Try it: Below are entries. Pull out all lines containing "compound".

Input data:
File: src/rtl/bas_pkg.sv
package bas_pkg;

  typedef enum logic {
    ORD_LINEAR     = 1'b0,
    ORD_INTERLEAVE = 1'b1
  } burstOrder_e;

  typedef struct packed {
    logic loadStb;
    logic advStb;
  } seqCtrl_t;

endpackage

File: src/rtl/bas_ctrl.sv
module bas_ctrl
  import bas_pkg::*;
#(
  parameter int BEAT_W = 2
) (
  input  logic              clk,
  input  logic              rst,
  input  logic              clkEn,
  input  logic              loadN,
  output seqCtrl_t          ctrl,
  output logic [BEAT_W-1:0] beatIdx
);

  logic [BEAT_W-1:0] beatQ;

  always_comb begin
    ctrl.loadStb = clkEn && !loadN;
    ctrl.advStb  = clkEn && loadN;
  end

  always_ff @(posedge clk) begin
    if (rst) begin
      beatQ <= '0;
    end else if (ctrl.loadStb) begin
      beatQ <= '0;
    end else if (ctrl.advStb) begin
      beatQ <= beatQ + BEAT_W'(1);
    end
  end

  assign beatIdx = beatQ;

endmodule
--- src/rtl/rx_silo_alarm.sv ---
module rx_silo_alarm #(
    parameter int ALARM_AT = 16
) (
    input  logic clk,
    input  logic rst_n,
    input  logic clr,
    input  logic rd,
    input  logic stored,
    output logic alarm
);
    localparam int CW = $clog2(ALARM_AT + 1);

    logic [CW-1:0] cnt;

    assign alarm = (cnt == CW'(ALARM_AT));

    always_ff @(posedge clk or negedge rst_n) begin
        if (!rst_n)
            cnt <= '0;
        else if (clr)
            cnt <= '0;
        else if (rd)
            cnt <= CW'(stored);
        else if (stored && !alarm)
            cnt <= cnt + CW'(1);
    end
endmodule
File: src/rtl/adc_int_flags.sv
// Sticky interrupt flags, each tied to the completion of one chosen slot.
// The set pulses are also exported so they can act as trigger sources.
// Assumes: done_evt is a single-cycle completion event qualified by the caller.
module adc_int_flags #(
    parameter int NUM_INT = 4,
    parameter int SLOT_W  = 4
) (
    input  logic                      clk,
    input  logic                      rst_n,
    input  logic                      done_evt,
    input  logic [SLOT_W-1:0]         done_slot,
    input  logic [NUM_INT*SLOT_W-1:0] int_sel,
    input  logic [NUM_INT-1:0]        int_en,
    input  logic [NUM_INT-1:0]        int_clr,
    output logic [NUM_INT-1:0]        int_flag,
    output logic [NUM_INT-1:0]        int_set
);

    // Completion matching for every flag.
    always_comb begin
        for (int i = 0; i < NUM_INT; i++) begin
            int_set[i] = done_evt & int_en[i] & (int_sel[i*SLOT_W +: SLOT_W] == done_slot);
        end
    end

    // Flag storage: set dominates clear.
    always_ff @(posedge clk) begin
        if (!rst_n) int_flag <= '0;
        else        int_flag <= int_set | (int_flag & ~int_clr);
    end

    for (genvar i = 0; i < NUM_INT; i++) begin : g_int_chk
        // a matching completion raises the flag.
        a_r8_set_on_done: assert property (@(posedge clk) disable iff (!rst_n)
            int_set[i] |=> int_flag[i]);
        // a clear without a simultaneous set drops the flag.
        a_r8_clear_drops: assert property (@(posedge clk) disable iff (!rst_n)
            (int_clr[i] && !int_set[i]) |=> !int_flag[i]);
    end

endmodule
...
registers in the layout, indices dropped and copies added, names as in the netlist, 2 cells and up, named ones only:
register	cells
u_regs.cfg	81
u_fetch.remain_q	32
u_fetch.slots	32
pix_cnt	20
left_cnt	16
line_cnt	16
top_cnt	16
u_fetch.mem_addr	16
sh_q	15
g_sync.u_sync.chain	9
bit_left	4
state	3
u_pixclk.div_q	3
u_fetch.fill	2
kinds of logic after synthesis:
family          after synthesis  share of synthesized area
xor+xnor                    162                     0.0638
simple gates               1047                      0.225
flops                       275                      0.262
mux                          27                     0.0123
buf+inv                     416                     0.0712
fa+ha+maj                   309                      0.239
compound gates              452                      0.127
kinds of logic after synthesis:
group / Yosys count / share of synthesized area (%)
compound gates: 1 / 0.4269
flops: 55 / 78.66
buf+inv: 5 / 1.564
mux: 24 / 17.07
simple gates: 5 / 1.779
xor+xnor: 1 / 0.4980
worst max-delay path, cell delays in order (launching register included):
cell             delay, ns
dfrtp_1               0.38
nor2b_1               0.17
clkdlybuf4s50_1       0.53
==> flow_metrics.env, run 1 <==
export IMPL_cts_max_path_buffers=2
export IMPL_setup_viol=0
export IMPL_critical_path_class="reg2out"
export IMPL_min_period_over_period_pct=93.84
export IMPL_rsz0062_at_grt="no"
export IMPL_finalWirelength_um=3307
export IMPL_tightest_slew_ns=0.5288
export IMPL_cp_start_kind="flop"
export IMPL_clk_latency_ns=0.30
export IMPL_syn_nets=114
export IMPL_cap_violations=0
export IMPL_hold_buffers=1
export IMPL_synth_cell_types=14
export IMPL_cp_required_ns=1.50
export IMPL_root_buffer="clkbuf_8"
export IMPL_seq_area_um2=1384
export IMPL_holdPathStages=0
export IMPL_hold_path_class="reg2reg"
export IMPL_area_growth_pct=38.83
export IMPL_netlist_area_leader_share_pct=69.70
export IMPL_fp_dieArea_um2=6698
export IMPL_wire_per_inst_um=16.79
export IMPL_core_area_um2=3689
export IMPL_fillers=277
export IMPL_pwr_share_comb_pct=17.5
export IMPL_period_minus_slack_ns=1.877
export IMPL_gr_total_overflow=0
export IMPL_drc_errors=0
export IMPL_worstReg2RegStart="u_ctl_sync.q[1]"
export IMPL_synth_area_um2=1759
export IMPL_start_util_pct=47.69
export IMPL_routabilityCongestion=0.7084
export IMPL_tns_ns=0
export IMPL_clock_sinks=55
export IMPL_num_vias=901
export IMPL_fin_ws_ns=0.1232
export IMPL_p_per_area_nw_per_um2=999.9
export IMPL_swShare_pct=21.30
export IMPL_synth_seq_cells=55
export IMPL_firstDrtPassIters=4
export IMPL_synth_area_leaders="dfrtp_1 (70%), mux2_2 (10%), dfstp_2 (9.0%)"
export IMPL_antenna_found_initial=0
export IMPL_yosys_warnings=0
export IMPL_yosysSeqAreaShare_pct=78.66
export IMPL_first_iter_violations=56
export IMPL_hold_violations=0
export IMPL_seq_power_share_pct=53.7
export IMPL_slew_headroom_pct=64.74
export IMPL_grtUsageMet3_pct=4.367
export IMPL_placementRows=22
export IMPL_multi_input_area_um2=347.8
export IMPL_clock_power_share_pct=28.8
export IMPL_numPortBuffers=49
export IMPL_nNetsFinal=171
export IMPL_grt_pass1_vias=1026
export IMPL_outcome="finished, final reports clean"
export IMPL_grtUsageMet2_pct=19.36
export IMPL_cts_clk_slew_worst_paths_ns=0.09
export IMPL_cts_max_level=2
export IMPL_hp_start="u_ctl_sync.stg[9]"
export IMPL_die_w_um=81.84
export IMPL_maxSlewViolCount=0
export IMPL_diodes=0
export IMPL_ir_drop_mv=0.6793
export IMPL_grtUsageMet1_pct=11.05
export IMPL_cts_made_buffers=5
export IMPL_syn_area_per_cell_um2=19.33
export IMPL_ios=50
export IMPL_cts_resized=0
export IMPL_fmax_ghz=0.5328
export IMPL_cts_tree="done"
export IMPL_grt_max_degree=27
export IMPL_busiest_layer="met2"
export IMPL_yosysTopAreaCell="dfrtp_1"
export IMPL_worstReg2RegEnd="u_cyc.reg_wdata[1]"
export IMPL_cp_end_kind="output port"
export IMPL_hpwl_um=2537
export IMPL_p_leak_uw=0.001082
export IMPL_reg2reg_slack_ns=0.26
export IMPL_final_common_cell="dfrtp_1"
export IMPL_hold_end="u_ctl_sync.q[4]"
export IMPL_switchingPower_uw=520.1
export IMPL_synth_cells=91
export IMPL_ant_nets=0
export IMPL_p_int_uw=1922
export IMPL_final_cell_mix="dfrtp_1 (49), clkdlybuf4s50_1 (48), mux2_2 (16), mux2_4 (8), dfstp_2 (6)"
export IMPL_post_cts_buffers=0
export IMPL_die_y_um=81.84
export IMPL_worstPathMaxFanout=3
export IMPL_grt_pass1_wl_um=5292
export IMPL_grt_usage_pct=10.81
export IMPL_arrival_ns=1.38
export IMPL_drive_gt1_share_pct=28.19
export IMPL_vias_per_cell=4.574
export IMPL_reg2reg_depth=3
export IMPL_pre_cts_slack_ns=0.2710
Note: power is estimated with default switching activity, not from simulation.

Task output:
compound gates              452                      0.127
compound gates: 1 / 0.4269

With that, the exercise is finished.